En ese instante asistí alucinado y asqueado a una discusión entre el empresario y el traficante en tomo al placer de follarse niñas vírgenes menores de catorce años.

—No, yo lo más que he chingado es de catorce.

—¿Pero nuevecitas o ya usadas?

—No, nuevecitas, yo las quiero nuevecitas. No, mira, casi te digo una cosa, que lo que te voy a mandar va a ser todo nuevecito. Te lo digo en serio. Ésta es una de las cosas que te voy a dar, que sea todo nuevecito... Posiblemente te voy a lograr algunas de las que yo conozco, que viven como en las afueras de la ciudad... Yo conozco mucha ranchería. Yo he mirado algunas niñas ya que son muy pobres, y será cosa de una labor verbal. Es que, tú sabes cuál es el problema, que igual lo pueden tomar así para adelante, por la necesidad económica, como, güey, igual te mandan arrestar... Es muy complicado el pedo, güey ...

—Pero allá habrá gente que se dedique a ese negocio, que te puedan apoyar.

—Yo en la única en que me puedo apoyar, pero es hija de su puta madre, es en la vieja que le dicen La Vaca en Guadalajara. ¿Escuchaste de La Vaca? —al decir eso Mario se volvió hacia mí.

—Puede que sí —mentí, interviniendo de nuevo en la conversación, —Es la que controla todo el tráfico en Guadalajara, pero el problema con ella es que si se entera de que aquí hay gente metida extranjera va a decir... —al decir esto Mario realiza un gesto con la mano, como si estuviese empuñando una pistola. Imaginé que intentaba referirse a que la traficante de Guadalajara podría ejecutarlo si descubre que interfería en su negocio—. ¿Tú me entiendes? Porque sabe todo el pedo...

—A lo mejor le interesa...

—A lo mejor yo me puedo valer de ella. Yo la verdad, ahora que vuelva para allá llevo un chingo de trabajo...

—Vas a llevarte mucho trabajo.

—Sí, de hecho, hay un problema de trabajo muy fuerte.

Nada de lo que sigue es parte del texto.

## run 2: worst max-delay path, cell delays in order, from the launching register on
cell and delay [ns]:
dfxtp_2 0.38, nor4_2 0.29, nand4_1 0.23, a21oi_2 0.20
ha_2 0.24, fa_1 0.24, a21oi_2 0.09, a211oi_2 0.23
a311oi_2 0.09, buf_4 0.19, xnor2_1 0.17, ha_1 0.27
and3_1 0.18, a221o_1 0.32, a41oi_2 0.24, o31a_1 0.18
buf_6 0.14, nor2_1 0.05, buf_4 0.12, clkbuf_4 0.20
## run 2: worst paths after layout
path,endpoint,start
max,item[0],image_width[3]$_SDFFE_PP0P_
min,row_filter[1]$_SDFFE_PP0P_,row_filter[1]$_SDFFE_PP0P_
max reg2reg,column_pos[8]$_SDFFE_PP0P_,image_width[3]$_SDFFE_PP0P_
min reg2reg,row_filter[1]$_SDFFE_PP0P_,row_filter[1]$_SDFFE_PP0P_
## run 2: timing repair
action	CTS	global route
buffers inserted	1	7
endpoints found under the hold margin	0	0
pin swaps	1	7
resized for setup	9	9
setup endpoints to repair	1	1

Hay muchas cosas que van a arrancar, me entiendes. Pero yo sí te prometo, Toni, y cuenta con mi palabra, que sí lo voy a hacer... Si tengo que hablar con La Vaca y me recargo en ella, a lo mejor te conecto directamente con ella, y te puede estar proveyendo periódicamente, porque ella conoce a todo el mundo. Y lo mejor, honestamente, es que las mismas bailarinas tienen hermanas, me entiendes...

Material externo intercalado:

`src/sv/wsft_pkg.sv`:
```
// ----------------------------------------------------------------------------
// wsft_pkg
// Shared constants and types for the window stack and focus table.
// ----------------------------------------------------------------------------
`default_nettype none

package wsft_pkg;

	localparam int NUM_SLOTS    = 32;
	localparam int SURFACE_BITS = 8;
	localparam int DEPTH_W      = 8;
	localparam int IDX_W        = $clog2(NUM_SLOTS);

	localparam logic [7:0] THR_RESET = 8'd90;

	// operation codes
	localparam logic [2:0] OP_REGISTER   = 3'd0;
	localparam logic [2:0] OP_UNREGISTER = 3'd1;
	localparam logic [2:0] OP_FOCUS      = 3'd2;
	localparam logic [2:0] OP_MINIMIZE   = 3'd3;
	localparam logic [2:0] OP_RESTORE    = 3'd4;
	localparam logic [2:0] OP_TOGGLE     = 3'd5;
	localparam logic [2:0] OP_QUERY      = 3'd6;

	// result kinds
	localparam logic [1:0] KIND_STATUS = 2'd0;
	localparam logic [1:0] KIND_DEPTH  = 2'd1;
	localparam logic [1:0] KIND_VIS    = 2'd2;

	// register indexes
	localparam logic REG_THRESHOLD = 1'b0;

	// one slot entry as held in the slot memory
	typedef struct packed {
		logic                    minimized;
		logic [DEPTH_W-1:0]      depth;
		logic [SURFACE_BITS-1:0] surface;
	} entry_t;

	localparam int ENTRY_W = $bits(entry_t);

endpackage

`default_nettype wire

```
`src/sv/wsft_ram.sv`:
```
// ----------------------------------------------------------------------------
// wsft_ram
// Simple dual port RAM, one write and one registered read per cycle.
// ----------------------------------------------------------------------------
`default_nettype none

module wsft_ram #(
	parameter int DEPTH = 32,
	parameter int WIDTH = 17
) (
	input  wire logic                     clk,
	input  wire logic                     we,
	input  wire logic [$clog2(DEPTH)-1:0] waddr,
	input  wire logic [WIDTH-1:0]         wdata,
	input  wire logic                     re,
	input  wire logic [$clog2(DEPTH)-1:0] raddr,
	output      logic [WIDTH-1:0]         rdata
);

	logic [WIDTH-1:0] mem [DEPTH];

	always_ff @(posedge clk) begin
		if (we) begin
			mem[waddr] <= wdata;
		end
		if (re) begin
			rdata <= mem[raddr];
		end
	end

endmodule

`default_nettype wire

```
`src/sv/window_stack_focus_table_core.sv`:
```
// ----------------------------------------------------------------------------
// window_stack_focus_table_core
// Window slot table with stacking depths, minimise state and focus tracking.
// ----------------------------------------------------------------------------
//  channel   signals                                      direction
//  command   start, busy, opcode, surface_id              in (busy out)
//  result    strobe, kind, target_surface, depth_value,   out
//            visible, ok, active_valid, focus_id, last
//  config    psel, penable, pwrite, paddr, pwdata,        APB
//            prdata, pready
//
//  A command is taken when start is high and busy low. Slot fields live in a
//  one-port-read memory, so every search is a sweep over all NUM_SLOTS
//  entries. A refocus adds one sweep to the lookup sweep. A renumbering
//  runs one selection sweep per shown window plus one. Results last one
//  cycle each and cannot be stalled. Reset clears in-use flags and focus
//  and sets the depth counter to 1 at once.
// ----------------------------------------------------------------------------
`default_nettype none

module window_stack_focus_table_core
	import wsft_pkg::*;
(
	input  wire logic                    clk,
	input  wire logic                    arst_n,
	input  wire logic                    start,
	output      logic                    busy,
	input  wire logic [2:0]              opcode,
	input  wire logic [SURFACE_BITS-1:0] surface_id,
	output      logic                    strobe,
	output      logic [1:0]              kind,
	output      logic [SURFACE_BITS-1:0] target_surface,
	output      logic [DEPTH_W-1:0]      depth_value,
	output      logic                    visible,
	output      logic                    ok,
	output      logic                    active_valid,
	output      logic [SURFACE_BITS-1:0] focus_id,
	output      logic                    last,
	input  wire logic                    psel,
	input  wire logic                    penable,
	input  wire logic                    pwrite,
	input  wire logic [2:0]              paddr,
	input  wire logic [31:0]             pwdata,
	output      logic [31:0]             prdata,
	output      logic                    pready
);

	typedef enum logic [3:0] {
		S_IDLE, S_SCAN, S_DISPATCH, S_RAISE, S_RN_WR, S_RN_END, S_RAISE_WR, S_STATUS
	} state_t;

	typedef enum logic [1:0] { SC_FIND, SC_SELECT, SC_FOCUS } scan_t;

	state_t                  state_q;
	scan_t                   scan_q;
	logic [IDX_W:0]          ptr_q;
	logic                    vld_s1;
	logic [IDX_W-1:0]        idx_s1;
	logic [2:0]              op_q;
	logic [SURFACE_BITS-1:0] sid_q;
	logic                    hit_q;
	logic [IDX_W-1:0]        idx_q;
	logic                    min_q;
	logic [DEPTH_W-1:0]      dep_q;
	logic                    free_found_q;
	logic [IDX_W-1:0]        free_q;
	logic                    ok_q;
	logic [DEPTH_W-1:0]      cnt_q;
	logic [SURFACE_BITS-1:0] focus_surf_q;
	logic                    focus_v_q;
	logic [7:0]              thr_q;
	logic [NUM_SLOTS-1:0]    used_q;
	logic [NUM_SLOTS-1:0]    done_q;
	logic [IDX_W:0]          rank_q;
	logic                    best_found_q;
	logic [IDX_W-1:0]        best_idx_q;
	logic [DEPTH_W-1:0]      best_dep_q;
	logic [SURFACE_BITS-1:0] best_surf_q;

	logic                    we;
	logic [IDX_W-1:0]        waddr;
	entry_t                  wentry;
	logic                    re;
	logic [ENTRY_W-1:0]      rdata;
	entry_t                  rentry;
	logic                    scan_last;
	logic                    shown_rd;
	logic [DEPTH_W:0]        next_cnt;
	logic [DEPTH_W-1:0]      rank_dep;
	logic                    focus_hit;

	// configuration port
	assign pready = 1'b1;
	assign prdata = (paddr[2] == REG_THRESHOLD) ? {24'd0, thr_q} : 32'd0;

	always_ff @(posedge clk or negedge arst_n) begin
		if (!arst_n) begin
			thr_q <= THR_RESET;
		end else if (psel && penable && pwrite && paddr[2] == REG_THRESHOLD) begin
			thr_q <= pwdata[7:0];
		end
	end

	// slot memory
	assign re     = (state_q == S_SCAN) && (ptr_q < (IDX_W+1)'(NUM_SLOTS));
	assign rentry = entry_t'(rdata);

	wsft_ram #(
		.DEPTH(NUM_SLOTS),
		.WIDTH(ENTRY_W)
	) u_ram (
		.clk  (clk),
		.we   (we),
		.waddr(waddr),
		.wdata(wentry),
		.re   (re),
		.raddr(ptr_q[IDX_W-1:0]),
		.rdata(rdata)
	);

	assign scan_last = vld_s1 && (idx_s1 == IDX_W'(NUM_SLOTS - 1));
	assign shown_rd  = used_q[idx_s1] && !rentry.minimized;
	assign next_cnt  = {1'b0, cnt_q} + (DEPTH_W+1)'(1);
	assign rank_dep  = DEPTH_W'(rank_q) + DEPTH_W'(1);
	assign focus_hit = focus_v_q && (focus_surf_q == sid_q);
	assign busy      = (state_q != S_IDLE);

	// memory write selection
	always_comb begin
		we     = 1'b0;
		waddr  = idx_q;
		wentry = '{minimized: 1'b0, depth: dep_q, surface: sid_q};
		case (state_q)
			S_DISPATCH: begin
				case (op_q)
					OP_REGISTER: begin
						we     = !hit_q && free_found_q;
						waddr  = free_q;
						wentry = '{minimized: 1'b0, depth: '0, surface: sid_q};
					end
					OP_FOCUS:    we = hit_q && min_q;
					OP_MINIMIZE: begin
						we               = hit_q;
						wentry.minimized = 1'b1;
					end
					OP_RESTORE:  we = hit_q;
					OP_TOGGLE: begin
						we               = hit_q;
						wentry.minimized = !min_q;
					end
					default: we = 1'b0;
				endcase
			end
			S_RN_WR: begin
				we     = 1'b1;
				waddr  = best_idx_q;
				wentry = '{minimized: 1'b0, depth: rank_dep, surface: best_surf_q};
			end
			S_RAISE_WR: begin
				we           = 1'b1;
				wentry.depth = cnt_q;
			end
			default: we = 1'b0;
		endcase
	end

	// sequencer and result register
	always_ff @(posedge clk or negedge arst_n) begin
		if (!arst_n) begin
			state_q      <= S_IDLE;
			scan_q       <= SC_FIND;
			ptr_q        <= '0;
			vld_s1       <= 1'b0;
			used_q       <= '0;
			done_q       <= '0;
			cnt_q        <= DEPTH_W'(1);
			focus_surf_q <= '0;
			focus_v_q    <= 1'b0;
			strobe       <= 1'b0;
			hit_q        <= 1'b0;
			free_found_q <= 1'b0;
			best_found_q <= 1'b0;
		end else begin
			strobe <= 1'b0;
			vld_s1 <= re;
			idx_s1 <= ptr_q[IDX_W-1:0];
			if (re) begin
				ptr_q <= ptr_q + (IDX_W+1)'(1);
			end
			case (state_q)
				S_IDLE: begin
					if (start) begin
						op_q         <= opcode;
						sid_q        <= surface_id;
						hit_q        <= 1'b0;
						free_found_q <= 1'b0;
						ptr_q        <= '0;
						scan_q       <= SC_FIND;
						state_q      <= S_SCAN;
					end
				end
				S_SCAN: begin
					// consume one entry per cycle
					if (vld_s1) begin
						case (scan_q)
							SC_FIND: begin
								if (used_q[idx_s1] && rentry.surface == sid_q && !hit_q) begin
									hit_q <= 1'b1;
									idx_q <= idx_s1;
									min_q <= rentry.minimized;
									dep_q <= rentry.depth;
								end
								if (!used_q[idx_s1] && !free_found_q) begin
									free_found_q <= 1'b1;
									free_q       <= idx_s1;
								end
							end
							SC_SELECT: begin
								if (shown_rd && !done_q[idx_s1] &&
								    (!best_found_q || rentry.depth < best_dep_q)) begin
									best_found_q <= 1'b1;
									best_idx_q   <= idx_s1;
									best_dep_q   <= rentry.depth;
									best_surf_q  <= rentry.surface;
								end
							end
							SC_FOCUS: begin
								if (shown_rd && (!best_found_q || rentry.depth > best_dep_q)) begin
									best_found_q <= 1'b1;
									best_idx_q   <= idx_s1;
									best_dep_q   <= rentry.depth;
									best_surf_q  <= rentry.surface;
								end
							end
							default: ;
						endcase
					end
					if (scan_last) begin
						case (scan_q)
							SC_FIND:   state_q <= S_DISPATCH;
							SC_SELECT: state_q <= best_found_q ? S_RN_WR : S_RN_END;
							default:   state_q <= S_STATUS;
						endcase
						// the last entry may itself be the best one
						if (scan_q == SC_SELECT && shown_rd && !done_q[idx_s1] &&
						    (!best_found_q || rentry.depth < best_dep_q)) begin
							state_q <= S_RN_WR;
						end
						if (scan_q == SC_FOCUS) begin
							if (shown_rd && (!best_found_q || rentry.depth > best_dep_q)) begin
								focus_v_q    <= 1'b1;
								focus_surf_q <= rentry.surface;
							end else begin
								focus_v_q    <= best_found_q;
								focus_surf_q <= best_found_q ? best_surf_q : '0;
							end
						end
					end
				end
				S_DISPATCH: begin
					ok_q    <= hit_q;
					state_q <= S_STATUS;
					case (op_q)
						OP_REGISTER: begin
							ok_q <= 1'b0;
							if (!hit_q && free_found_q) begin
								used_q[free_q] <= 1'b1;
								idx_q          <= free_q;
								ok_q           <= 1'b1;
								state_q        <= S_RAISE;
							end
						end
						OP_UNREGISTER: begin
							if (hit_q) begin
								used_q[idx_q] <= 1'b0;
								if (focus_hit) begin
									ptr_q        <= '0;
									best_found_q <= 1'b0;
									scan_q       <= SC_FOCUS;
									state_q      <= S_SCAN;
								end
							end
						end
						OP_FOCUS: begin
							if (hit_q) begin
								state_q <= S_RAISE;
								if (min_q) begin
									strobe         <= 1'b1;
									kind           <= KIND_VIS;
									target_surface <= sid_q;
									depth_value    <= '0;
									visible        <= 1'b1;
									ok             <= 1'b0;
									active_valid   <= 1'b0;
									focus_id       <= '0;
									last           <= 1'b0;
								end
							end
						end
						OP_MINIMIZE, OP_RESTORE, OP_TOGGLE: begin
							if (hit_q) begin
								strobe         <= 1'b1;
								kind           <= KIND_VIS;
								target_surface <= sid_q;
								depth_value    <= '0;
								ok             <= 1'b0;
								active_valid   <= 1'b0;
								focus_id       <= '0;
								last           <= 1'b0;
								if (op_q == OP_RESTORE || (op_q == OP_TOGGLE && min_q)) begin
									visible <= 1'b1;
									state_q <= S_RAISE;
								end else begin
									visible <= 1'b0;
									if (focus_hit) begin
										ptr_q        <= '0;
										best_found_q <= 1'b0;
										scan_q       <= SC_FOCUS;
										state_q      <= S_SCAN;
									end
								end
							end
						end
						OP_QUERY: ;
						default:  ok_q <= 1'b0;
					endcase
				end
				S_RAISE: begin
					// step the counter, or renumber when it passes the threshold
					if (next_cnt > {1'b0, thr_q} || next_cnt > (DEPTH_W+1)'(255)) begin
						done_q       <= '0;
						rank_q       <= '0;
						ptr_q        <= '0;
						best_found_q <= 1'b0;
						scan_q       <= SC_SELECT;
						state_q      <= S_SCAN;
					end else begin
						cnt_q   <= next_cnt[DEPTH_W-1:0];
						state_q <= S_RAISE_WR;
					end
				end
				S_RN_WR: begin
					strobe             <= 1'b1;
					kind               <= KIND_DEPTH;
					target_surface     <= best_surf_q;
					depth_value        <= rank_dep;
					visible            <= 1'b0;
					ok                 <= 1'b0;
					active_valid       <= 1'b0;
					focus_id           <= '0;
					last               <= 1'b0;
					done_q[best_idx_q] <= 1'b1;
					rank_q             <= rank_q + (IDX_W+1)'(1);
					ptr_q              <= '0;
					best_found_q       <= 1'b0;
					state_q            <= S_SCAN;
				end
				S_RN_END: begin
					cnt_q   <= rank_dep;
					state_q <= S_RAISE_WR;
				end
				S_RAISE_WR: begin
					strobe         <= 1'b1;
					kind           <= KIND_DEPTH;
					target_surface <= sid_q;
					depth_value    <= cnt_q;
					visible        <= 1'b0;
					ok             <= 1'b0;
					active_valid   <= 1'b0;
					focus_id       <= '0;
					last           <= 1'b0;
					focus_surf_q   <= sid_q;
					focus_v_q      <= 1'b1;
					state_q        <= S_STATUS;
				end
				S_STATUS: begin
					strobe         <= 1'b1;
					kind           <= KIND_STATUS;
					target_surface <= sid_q;
					depth_value    <= '0;
					visible        <= 1'b0;
					ok             <= ok_q;
					active_valid   <= focus_v_q;
					focus_id       <= focus_v_q ? focus_surf_q : '0;
					last           <= 1'b1;
					state_q        <= S_IDLE;
				end
				default: state_q <= S_IDLE;
			endcase
		end
	end

endmodule

`default_nettype wire

```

—Así funciona. Hermanas, primas, vecinas... Empecé a notar cómo el sudor caía por mi frente, y tuve la sensación de que la gomina de mi pelo estaba manchándome la cara. Me quité las gafas de sol, que llevaba sobre la frente, y me sequé el sudor con una servilleta de papel. Mientras, Mario continuaba ofreciéndome adolescentes y niñas mexicanas para mis burdeles.

—Yo conozco un par de niñas, que son hermanas de algunas bailarinas... son muy jóvenes pero tienen una hermana, que tiene entre doce y trece años, que está buenísima ya, y está nuevecita. Y como yo tengo una amistad muy chingona con ellas, a lo mejor yo podía hacer... Esas tres niñas soy muy, muy bonitas...

—¿Y se lo montan juntas? —intervino Manuel.

—No son tan enfermas cabrón, son hermanas.

—Da igual, se lo pueden montar juntas...

—Cuando hablabas de 20.000... o de 15, a lo mejor... —dije yo, volviendo a la negociación sobre el precio.

—No, 15 no. Porque yo sé que me van a tumbar 10 por lo menos.

—¿Y 100 por seis?

—No.

—Eres duro, cabrón.

—Eres inteligente. Es más, yo te quiero tumbar 125 por cinco. Mira, a mí me va a tumbar mínimo 100.000 pesos, que son 10.000 dólares. Yo sé que menos no puede ser. Porque yo vengo de fuera, ¿entiendes? Si yo me valgo de La Vaca, ella me va a decir: «Yo quiero tanto para mí».

La camarera ya les había servido la comida, y mientras los escuchaba, miré hechizado el cuchillo con el que el mexicano troceaba su filete. Empecé a sentir la tentación de arrebatárselo para clavárselo en el corazón. Pensé que si era lo bastante rápido podría arrancárselo de la mano y hundírselo en el pecho antes de que pudiese desenfundar la pistola que imaginaba oculta bajo su camisa. Pero inspiré un par de veces y bebí un trago para intentar volver a la realidad. Me repetí a mí mismo: «No soy un criminal ni pertenezco a ninguna mafia. Sólo estoy interpretando ese papel y no puedo permitir que el personaje devore a la persona».